This post seemed to start as a reply to AGI Timelines etc and then morphed into a discussion of safety boxes. I clicked on the link expecting to reply to the former, but i’m actually going to comment on the latter.
Virtual sandboxes for safety evaluation aren’t discussed here that much, but they are probably going to be key for alignment. I was advocating for them here about 7 years ago towards the end of this post.
In some sense they are just a natural evolution of training in game environments ala deepmind. It’s not the whole of alignment of course, but no sane person should accept claims about an agent’s safety without a large inspect-able dataset of that agent arch’s behavioral data in well controlled sandbox sims (where deception is avoided because the agent isn’t aware of sim containment). It isn’t the complete solution, but it should be table stakes. It’s not the kind of deep new theoretical insight that most LW type alignment researchers are interested in—as its more of a standard engineering approach, but that doesn’t make it any less important.
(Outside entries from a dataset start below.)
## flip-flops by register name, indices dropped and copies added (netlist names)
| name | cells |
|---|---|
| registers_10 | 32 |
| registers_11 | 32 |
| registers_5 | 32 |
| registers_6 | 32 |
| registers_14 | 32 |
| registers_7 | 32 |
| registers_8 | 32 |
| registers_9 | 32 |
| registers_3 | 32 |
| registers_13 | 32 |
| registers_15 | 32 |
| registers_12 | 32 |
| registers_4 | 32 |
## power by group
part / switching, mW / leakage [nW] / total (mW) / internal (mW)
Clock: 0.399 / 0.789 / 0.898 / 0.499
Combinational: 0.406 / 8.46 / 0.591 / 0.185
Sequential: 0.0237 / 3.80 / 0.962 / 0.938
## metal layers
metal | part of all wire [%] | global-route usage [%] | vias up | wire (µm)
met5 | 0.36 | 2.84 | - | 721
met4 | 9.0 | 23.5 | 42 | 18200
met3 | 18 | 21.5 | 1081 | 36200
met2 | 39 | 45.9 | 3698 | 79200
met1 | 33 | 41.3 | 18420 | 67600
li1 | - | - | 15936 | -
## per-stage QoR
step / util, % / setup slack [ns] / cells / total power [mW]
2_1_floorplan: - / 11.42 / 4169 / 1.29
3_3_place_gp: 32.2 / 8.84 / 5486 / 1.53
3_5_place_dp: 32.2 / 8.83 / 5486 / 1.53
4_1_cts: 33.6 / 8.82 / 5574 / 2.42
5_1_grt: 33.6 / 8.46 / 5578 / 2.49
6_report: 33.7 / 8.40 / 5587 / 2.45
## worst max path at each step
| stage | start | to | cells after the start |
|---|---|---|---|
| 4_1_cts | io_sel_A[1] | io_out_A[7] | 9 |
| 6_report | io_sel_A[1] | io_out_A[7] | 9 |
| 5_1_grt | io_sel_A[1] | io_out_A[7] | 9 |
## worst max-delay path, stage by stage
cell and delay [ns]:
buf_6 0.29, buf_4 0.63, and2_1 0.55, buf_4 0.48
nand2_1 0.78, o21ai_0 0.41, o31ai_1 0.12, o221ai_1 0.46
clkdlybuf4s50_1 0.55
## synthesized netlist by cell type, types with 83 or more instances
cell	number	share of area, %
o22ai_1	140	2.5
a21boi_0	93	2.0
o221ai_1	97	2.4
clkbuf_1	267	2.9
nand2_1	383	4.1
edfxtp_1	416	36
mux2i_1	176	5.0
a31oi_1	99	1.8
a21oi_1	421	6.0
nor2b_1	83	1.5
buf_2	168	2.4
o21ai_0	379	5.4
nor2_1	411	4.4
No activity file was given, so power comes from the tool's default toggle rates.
[design.v]
module ALU(
  input         clock,
  input         reset,
  input  [31:0] io_in_A,
  input  [31:0] io_in_B,
  input  [1:0]  io_function_Select,
  output [31:0] io_ALU_Output,
  output        io_ALU_Equal,
  output [9:0]  io_part_of_bit
);
  wire [31:0] outputMux_0 = io_in_A + io_in_B;  
  wire [31:0] outputMux_1 = io_in_A - io_in_B;  
  wire [63:0] _T_4 = io_in_A * io_in_B;  
  wire [31:0] _GEN_1 = 2'h1 == io_function_Select ? outputMux_1 : outputMux_0;  
  wire [31:0] outputMux_2 = _T_4[31:0];  
  assign io_ALU_Output = 2'h2 == io_function_Select ? outputMux_2 : _GEN_1;  
  assign io_ALU_Equal = outputMux_0 == 32'h0;  
  assign io_part_of_bit = 10'h155;  
endmodule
Yes, not a new idea, certainly not my idea. I’m not even arguing for my personal work or expertise being relevant to it. What I am arguing is that it is important, and we need it ASAP, and until that is at least publicly underway I need to keep pointing out that we need it. It’s time to start turning theoretical ideas into actual working systems.
If you look over your bullet list and then ask “is this a capability groups training proto-AGI in sims (like DM) already have today?” or “are likely to have by the time for AGI?”, I get yes for all basically.
So to the extent the safe path here differs from business as usual, it seems to be around:
1.) coordinating on standardized sim environments where AGI teams can still compete over model design while coordinating on shared sim sandbox and safety evaluation infrastructure.
and 2.) advocating the importance of leakage prevention/data isolation as we approach AGI (isolating the sim environment so that it doesn’t reveal too much about our world).
For an example of 2, when Carmack was talking about his AGI approach he ponders whether AGI’s will need a full sim with virtual tv screens or whether you can skip the sim and just hook the tv/browser directly to their input. It’s clear there he isn’t really considering the danger of letting potentially future dangerous AGI read the internet.
So long as the AI retains no modifications or artifacts from the evaluation, then it can’t learn from it, and thus it should be safe to make the simulation as accurate as possible. And I agree that some things like this are already sort of happening, but I think not with the evaluation being focused on the most dangerous paths (agentive strategic planning to acquire resources, self-modification to increase abilities, deceptive manipulation to avoid detection and run cons, etc.). And not in a widespread consistent way, where all papers published have a little note saying that the model passed it’s standardized safety evals.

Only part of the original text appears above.